Problem to solve
Beneath this line is the data. Output exactly the lines from the line with "flip-flops by register" to the line with "run 2 against", both ends included, and nothing more.
◆ ◆ ◆
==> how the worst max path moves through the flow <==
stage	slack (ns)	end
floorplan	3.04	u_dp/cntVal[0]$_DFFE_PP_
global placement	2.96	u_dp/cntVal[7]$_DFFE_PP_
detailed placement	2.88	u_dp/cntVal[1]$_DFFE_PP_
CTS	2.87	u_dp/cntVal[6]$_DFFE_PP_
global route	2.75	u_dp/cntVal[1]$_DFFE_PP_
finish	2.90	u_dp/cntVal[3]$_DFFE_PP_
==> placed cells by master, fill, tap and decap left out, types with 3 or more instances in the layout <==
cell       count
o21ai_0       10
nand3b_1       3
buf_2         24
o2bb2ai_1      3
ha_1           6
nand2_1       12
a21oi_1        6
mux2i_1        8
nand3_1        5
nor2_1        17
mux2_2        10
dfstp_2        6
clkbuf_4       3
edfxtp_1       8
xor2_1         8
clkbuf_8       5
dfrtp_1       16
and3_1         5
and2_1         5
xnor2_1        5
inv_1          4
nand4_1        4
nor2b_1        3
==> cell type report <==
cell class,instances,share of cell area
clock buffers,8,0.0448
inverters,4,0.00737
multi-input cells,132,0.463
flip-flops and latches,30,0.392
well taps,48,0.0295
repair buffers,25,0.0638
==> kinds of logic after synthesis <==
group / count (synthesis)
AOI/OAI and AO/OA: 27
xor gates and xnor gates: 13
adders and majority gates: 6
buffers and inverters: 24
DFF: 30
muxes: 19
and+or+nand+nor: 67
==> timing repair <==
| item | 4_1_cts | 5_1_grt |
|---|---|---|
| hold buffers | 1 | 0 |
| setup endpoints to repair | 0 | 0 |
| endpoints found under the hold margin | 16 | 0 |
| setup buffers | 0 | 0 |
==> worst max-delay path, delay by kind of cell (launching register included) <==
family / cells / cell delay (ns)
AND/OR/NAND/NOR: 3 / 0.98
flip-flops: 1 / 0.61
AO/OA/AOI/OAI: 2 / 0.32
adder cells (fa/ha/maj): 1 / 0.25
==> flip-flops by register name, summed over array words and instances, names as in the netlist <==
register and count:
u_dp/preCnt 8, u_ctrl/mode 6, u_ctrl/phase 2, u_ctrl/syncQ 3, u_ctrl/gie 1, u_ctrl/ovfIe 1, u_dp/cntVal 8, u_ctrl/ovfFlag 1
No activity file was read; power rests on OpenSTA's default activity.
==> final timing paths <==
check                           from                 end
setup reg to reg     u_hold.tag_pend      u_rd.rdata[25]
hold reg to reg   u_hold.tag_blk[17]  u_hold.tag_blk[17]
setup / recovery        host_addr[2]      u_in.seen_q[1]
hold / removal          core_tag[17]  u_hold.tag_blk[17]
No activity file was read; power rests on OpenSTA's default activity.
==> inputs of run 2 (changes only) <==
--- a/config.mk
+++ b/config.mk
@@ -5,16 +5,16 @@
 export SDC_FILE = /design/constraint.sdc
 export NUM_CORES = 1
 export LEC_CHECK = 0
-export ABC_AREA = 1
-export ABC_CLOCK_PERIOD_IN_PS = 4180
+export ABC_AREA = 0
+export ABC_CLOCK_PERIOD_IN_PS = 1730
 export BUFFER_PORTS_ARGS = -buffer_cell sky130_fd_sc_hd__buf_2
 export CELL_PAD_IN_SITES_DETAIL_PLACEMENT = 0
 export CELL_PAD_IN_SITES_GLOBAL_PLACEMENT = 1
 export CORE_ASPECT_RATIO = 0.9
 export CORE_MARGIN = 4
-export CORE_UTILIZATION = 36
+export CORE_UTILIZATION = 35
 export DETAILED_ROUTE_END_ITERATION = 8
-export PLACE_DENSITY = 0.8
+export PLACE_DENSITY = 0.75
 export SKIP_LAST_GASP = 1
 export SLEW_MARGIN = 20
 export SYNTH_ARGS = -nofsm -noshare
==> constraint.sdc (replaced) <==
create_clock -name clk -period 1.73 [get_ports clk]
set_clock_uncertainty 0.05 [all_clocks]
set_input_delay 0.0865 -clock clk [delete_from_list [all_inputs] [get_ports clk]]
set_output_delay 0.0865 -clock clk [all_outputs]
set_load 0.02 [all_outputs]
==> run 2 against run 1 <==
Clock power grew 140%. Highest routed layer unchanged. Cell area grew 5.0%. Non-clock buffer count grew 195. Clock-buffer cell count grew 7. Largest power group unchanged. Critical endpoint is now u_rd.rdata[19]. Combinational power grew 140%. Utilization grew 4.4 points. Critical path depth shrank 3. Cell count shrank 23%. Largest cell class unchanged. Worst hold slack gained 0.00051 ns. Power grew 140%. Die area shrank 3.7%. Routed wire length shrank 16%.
===== src/rtl/berTallyCtrl.sv =====
module berTallyCtrl
  import berTallyPkg::*;
#(
  parameter int ADDR_W    = 8,
  parameter int BASE_ADDR = 'hE3,
  parameter int NUM_BYTES = 4
) (
  input  logic              clk,
  input  logic              rstN,
  input  logic              bitEn,
  input  logic              syncOk,
  input  logic              clrCtl,
  input  logic              rdEn,
  input  logic [ADDR_W-1:0] rdAddr,
  output strobeT            strb
);

  localparam logic [ADDR_W-1:0] BASE_A = ADDR_W'(BASE_ADDR);
  localparam logic [ADDR_W-1:0] SPAN   = ADDR_W'(NUM_BYTES);

  logic              clrQ;
  logic [ADDR_W-1:0] offset;
  logic              aboveBase;
  logic              belowTop;
  logic              hit;

  // Registered copy of the clear control level for edge detection.
  always_ff @(posedge clk) begin
    if (!rstN) clrQ <= 1'b0;
    else       clrQ <= clrCtl;
  end

  always_comb begin
    offset    = rdAddr - BASE_A;
    aboveBase = (rdAddr >= BASE_A);
    belowTop  = (offset < SPAN);
    hit       = aboveBase & belowTop;
  end

  always_comb begin
    strb.clear   = clrCtl & ~clrQ;
    strb.step    = bitEn & syncOk;
    strb.load    = rdEn;
    strb.inRange = hit;
    strb.capture = rdEn & hit & (offset == '0);
    strb.byteSel = offset[SEL_W-1:0];
  end

endmodule


===== src/rtl/berTallyPath.sv =====
module berTallyPath
  import berTallyPkg::*;
#(
  parameter int CNT_W     = 32,
  parameter int BYTE_W    = 8,
  parameter int NUM_BYTES = CNT_W / BYTE_W
) (
  input  logic              clk,
  input  logic              rstN,
  input  strobeT            strb,
  output logic [CNT_W-1:0]  cnt,
  output logic              ovfFlag,
  output logic [BYTE_W-1:0] rdData
);

  localparam logic [CNT_W-1:0] TOP_VAL  = '1;
  localparam logic [CNT_W-1:0] NEAR_TOP = TOP_VAL - CNT_W'(1);

  logic              atTop;
  logic              advance;
  logic              reachTop;
  logic [CNT_W-1:0]  shadowQ;
  logic [BYTE_W-1:0] snapByte [NUM_BYTES];
  logic [BYTE_W-1:0] pickByte;

  always_comb begin
    atTop    = (cnt == TOP_VAL);
    advance  = strb.step & ~atTop;
    reachTop = advance & (cnt == NEAR_TOP);
  end

  // Saturating count; clear has priority over an increment.
  always_ff @(posedge clk) begin
    if (!rstN)            cnt <= '0;
    else if (strb.clear)  cnt <= '0;
    else if (advance)     cnt <= cnt + CNT_W'(1);
  end

  // Sticky overflow flag, set on the edge the count lands on all-ones.
  always_ff @(posedge clk) begin
    if (!rstN)           ovfFlag <= 1'b0;
    else if (strb.clear) ovfFlag <= 1'b0;
    else if (reachTop)   ovfFlag <= 1'b1;
  end

  // Snapshot taken when the lowest byte is read.
  always_ff @(posedge clk) begin
    if (!rstN)             shadowQ <= '0;
    else if (strb.capture) shadowQ <= cnt;
  end

  for (genvar g = 0; g < NUM_BYTES; g++) begin : gSnapSlice
    assign snapByte[g] = shadowQ[g*BYTE_W +: BYTE_W];
  end

  always_comb begin
    pickByte = '0;
    for (int i = 0; i < NUM_BYTES; i++) begin
      if (strb.byteSel == SEL_W'(i)) pickByte = snapByte[i];
    end
  end

  // Registered read data; holds between reads.
  always_ff @(posedge clk) begin
    if (!rstN) begin
      rdData <= '0;
    end else if (strb.load) begin
      if (strb.capture)      rdData <= cnt[BYTE_W-1:0];
      else if (strb.inRange) rdData <= pickByte;
      else                   rdData <= '0;
    end
  end

endmodule


===== src/rtl/berBitTally.sv =====
module berBitTally
  import berTallyPkg::*;
#(
  parameter int CNT_W     = 32,
  parameter int ADDR_W    = 8,
  parameter int BASE_ADDR = 'hE3
) (
  input  logic              clk,
  input  logic              rstN,
  input  logic              bitEn,
  input  logic              syncOk,
  input  logic              clrCtl,
  input  logic              rdEn,
  input  logic [ADDR_W-1:0] rdAddr,
  output logic [7:0]        rdData,
  output logic              ovfFlag
);

  localparam int BYTE_W    = 8;
  localparam int NUM_BYTES = CNT_W / BYTE_W;

  strobeT           strb;
  logic [CNT_W-1:0] cnt;

  berTallyCtrl #(
    .ADDR_W   (ADDR_W),
    .BASE_ADDR(BASE_ADDR),
    .NUM_BYTES(NUM_BYTES)
  ) ctrl_i (
    .clk   (clk),
    .rstN  (rstN),
    .bitEn (bitEn),
    .syncOk(syncOk),
    .clrCtl(clrCtl),
    .rdEn  (rdEn),
    .rdAddr(rdAddr),
    .strb  (strb)
  );

  berTallyPath #(
    .CNT_W    (CNT_W),
    .BYTE_W   (BYTE_W),
    .NUM_BYTES(NUM_BYTES)
  ) path_i (
    .clk    (clk),
    .rstN   (rstN),
    .strb   (strb),
    .cnt    (cnt),
    .ovfFlag(ovfFlag),
    .rdData (rdData)
  );

endmodule


===== config.mk =====
export PLATFORM = sky130hd
export DESIGN_NAME = berBitTally
export DESIGN_NICKNAME = d
export VERILOG_FILES = /design/src/rtl/berTallyPkg.sv /design/src/rtl/berTallyCtrl.sv /design/src/rtl/berTallyPath.sv /design/src/rtl/berBitTally.sv
export SDC_FILE = /design/constraint.sdc
export NUM_CORES = 1
export LEC_CHECK = 0
export BUFFER_PORTS_ARGS = -buffer_cell sky130_fd_sc_hd__buf_4
export CORE_MARGIN = 4
export CORE_UTILIZATION = 46
export DETAILED_ROUTE_END_ITERATION = 16
export PLACE_DENSITY = 0.77
export SLEW_MARGIN = 20
export SYNTH_ARGS = -nofsm -noshare
export SYNTH_HDL_FRONTEND = slang
export SYNTH_SLANG_ARGS = --single-unit

===== constraint.sdc =====
create_clock -name clk -period 1.9 [get_ports clk]
set_input_delay 0.285 -clock clk [delete_from_list [all_inputs] [get_ports clk]]
set_output_delay 0.285 -clock clk [all_outputs]
set_load 0.01 [all_outputs]
### src/rtl/split_byte_clk_pkg.sv
package split_byte_clk_pkg;

  // Strobes from control to datapath for one edge of the fast clock.
  typedef struct packed {
    logic advance;  // flip both byte clocks in 10-bit mode
    logic settle;   // drive both byte clocks to their parked levels
  } phase_cmd_t;

  localparam logic PARK_LEVEL_02 = 1'b0;

endpackage

### src/rtl/split_byte_clk_ctrl.sv
module split_byte_clk_ctrl
  import split_byte_clk_pkg::*;
#(
  parameter int GAP_CYCLES = 4
) (
  input  logic       clk,
  input  logic       rstN,
  input  logic       tenBitMode,
  input  logic       wordStb,
  input  logic       slip,
  input  logic       phaseHigh,
  output phase_cmd_t cmd
);

  localparam int CNT_W = $clog2(GAP_CYCLES + 1);
  localparam logic [CNT_W-1:0] GAP_VAL = CNT_W'(GAP_CYCLES);
  localparam logic [CNT_W-1:0] ONE_VAL = CNT_W'(1);

  logic [CNT_W-1:0] elapsed;
  logic             pending;
  logic             gapMet;
  logic             wantAdvance;
  logic             anyEdge;

  // Cycles since the last output edge, saturating at the guard length.
  assign gapMet      = (elapsed >= GAP_VAL);
  assign wantAdvance = tenBitMode && !slip && (wordStb || pending);

  always_comb begin
    cmd         = '0;
    cmd.advance = gapMet && wantAdvance;
    cmd.settle  = gapMet && !tenBitMode && (phaseHigh != PARK_LEVEL_02);
  end

  assign anyEdge = cmd.advance || cmd.settle;

  always_ff @(posedge clk or negedge rstN) begin
    if (!rstN) begin
      elapsed <= GAP_VAL;
    end else if (anyEdge) begin
      elapsed <= ONE_VAL;
    end else if (!gapMet) begin
      elapsed <= elapsed + ONE_VAL;
    end
  end

  // One deferred toggle at most; slip or leaving 10-bit mode cancels it.
  always_ff @(posedge clk or negedge rstN) begin
    if (!rstN) begin
      pending <= 1'b0;
    end else if (!tenBitMode || slip) begin
      pending <= 1'b0;
    end else if (wantAdvance && !gapMet) begin
      pending <= 1'b1;
    end else if (cmd.advance) begin
      pending <= 1'b0;
    end
  end

endmodule

### src/rtl/split_byte_clk_dp.sv
module split_byte_clk_dp
  import split_byte_clk_pkg::*;
(
  input  logic       clk,
  input  logic       rstN,
  input  phase_cmd_t cmd,
  output logic       clkByte02,
  output logic       clkByte13
);

  // Two separate registers, one per output pin, with no gating behind them.
  always_ff @(posedge clk or negedge rstN) begin
    if (!rstN) begin
      clkByte02 <= PARK_LEVEL_02;
      clkByte13 <= !PARK_LEVEL_02;
    end else if (cmd.settle) begin
      clkByte02 <= PARK_LEVEL_02;
      clkByte13 <= !PARK_LEVEL_02;
    end else if (cmd.advance) begin
      clkByte02 <= !clkByte02;
      clkByte13 <= !clkByte13;
    end
  end

endmodule

### src/rtl/split_byte_clk.sv
module split_byte_clk
  import split_byte_clk_pkg::*;
#(
  parameter int GAP_CYCLES = 4
) (
  input  logic clk,
  input  logic rstN,
  input  logic tenBitMode,
  input  logic wordStb,
  input  logic slip,
  output logic clkByte02,
  output logic clkByte13
);

  phase_cmd_t phaseCmd;

  split_byte_clk_ctrl #(
    .GAP_CYCLES(GAP_CYCLES)
  ) u_ctrl (
    .clk        (clk),
    .rstN       (rstN),
    .tenBitMode (tenBitMode),
    .wordStb    (wordStb),
    .slip       (slip),
    .phaseHigh  (clkByte02),
    .cmd        (phaseCmd)
  );

  split_byte_clk_dp u_dp (
    .clk       (clk),
    .rstN      (rstN),
    .cmd       (phaseCmd),
    .clkByte02 (clkByte02),
    .clkByte13 (clkByte13)
  );

endmodule

### config.mk
export PLATFORM = sky130hd
export DESIGN_NAME = split_byte_clk
export DESIGN_NICKNAME = d
export VERILOG_FILES = /design/src/rtl/split_byte_clk_pkg.sv /design/src/rtl/split_byte_clk_ctrl.sv /design/src/rtl/split_byte_clk_dp.sv /design/src/rtl/split_byte_clk.sv
export SDC_FILE = /design/constraint.sdc
export NUM_CORES = 1
export LEC_CHECK = 0
export ABC_AREA = 1
export BUFFER_PORTS_ARGS = -buffer_cell sky130_fd_sc_hd__buf_4
export CORE_AREA = 2 2 39 41
export DETAILED_ROUTE_END_ITERATION = 12
export DIE_AREA = 0 0 41 43
export GPL_ROUTABILITY_DRIVEN = 1
export GPL_TIMING_DRIVEN = 0
export HOLD_SLACK_MARGIN = 0.05
export PLACE_DENSITY_LB_ADDON = 0.1
export SLEW_MARGIN = 10
export SYNTH_ARGS = -nofsm -noshare
export SYNTH_HDL_FRONTEND = slang
export SYNTH_SLANG_ARGS = --single-unit
### constraint.sdc
create_clock -name clk -period 1.1 [get_ports clk]
set_clock_uncertainty 0.2 [all_clocks]
set_input_delay 0 -clock clk [delete_from_list [all_inputs] [get_ports clk]]
set_output_delay 0 -clock clk [all_outputs]
set_load 0.005 [all_outputs]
◆ ◆ ◆
Result below
==> flip-flops by register name, summed over array words and instances, names as in the netlist <==
register and count:
u_dp/preCnt 8, u_ctrl/mode 6, u_ctrl/phase 2, u_ctrl/syncQ 3, u_ctrl/gie 1, u_ctrl/ovfIe 1, u_dp/cntVal 8, u_ctrl/ovfFlag 1
No activity file was read; power rests on OpenSTA's default activity.
==> final timing paths <==
check                           from                 end
setup reg to reg     u_hold.tag_pend      u_rd.rdata[25]
hold reg to reg   u_hold.tag_blk[17]  u_hold.tag_blk[17]
setup / recovery        host_addr[2]      u_in.seen_q[1]
hold / removal          core_tag[17]  u_hold.tag_blk[17]
No activity file was read; power rests on OpenSTA's default activity.
==> inputs of run 2 (changes only) <==
--- a/config.mk
+++ b/config.mk
@@ -5,16 +5,16 @@
 export SDC_FILE = /design/constraint.sdc
 export NUM_CORES = 1
 export LEC_CHECK = 0
-export ABC_AREA = 1
-export ABC_CLOCK_PERIOD_IN_PS = 4180
+export ABC_AREA = 0
+export ABC_CLOCK_PERIOD_IN_PS = 1730
 export BUFFER_PORTS_ARGS = -buffer_cell sky130_fd_sc_hd__buf_2
 export CELL_PAD_IN_SITES_DETAIL_PLACEMENT = 0
 export CELL_PAD_IN_SITES_GLOBAL_PLACEMENT = 1
 export CORE_ASPECT_RATIO = 0.9
 export CORE_MARGIN = 4
-export CORE_UTILIZATION = 36
+export CORE_UTILIZATION = 35
 export DETAILED_ROUTE_END_ITERATION = 8
-export PLACE_DENSITY = 0.8
+export PLACE_DENSITY = 0.75
 export SKIP_LAST_GASP = 1
 export SLEW_MARGIN = 20
 export SYNTH_ARGS = -nofsm -noshare
==> constraint.sdc (replaced) <==
create_clock -name clk -period 1.73 [get_ports clk]
set_clock_uncertainty 0.05 [all_clocks]
set_input_delay 0.0865 -clock clk [delete_from_list [all_inputs] [get_ports clk]]
set_output_delay 0.0865 -clock clk [all_outputs]
set_load 0.02 [all_outputs]
==> run 2 against run 1 <==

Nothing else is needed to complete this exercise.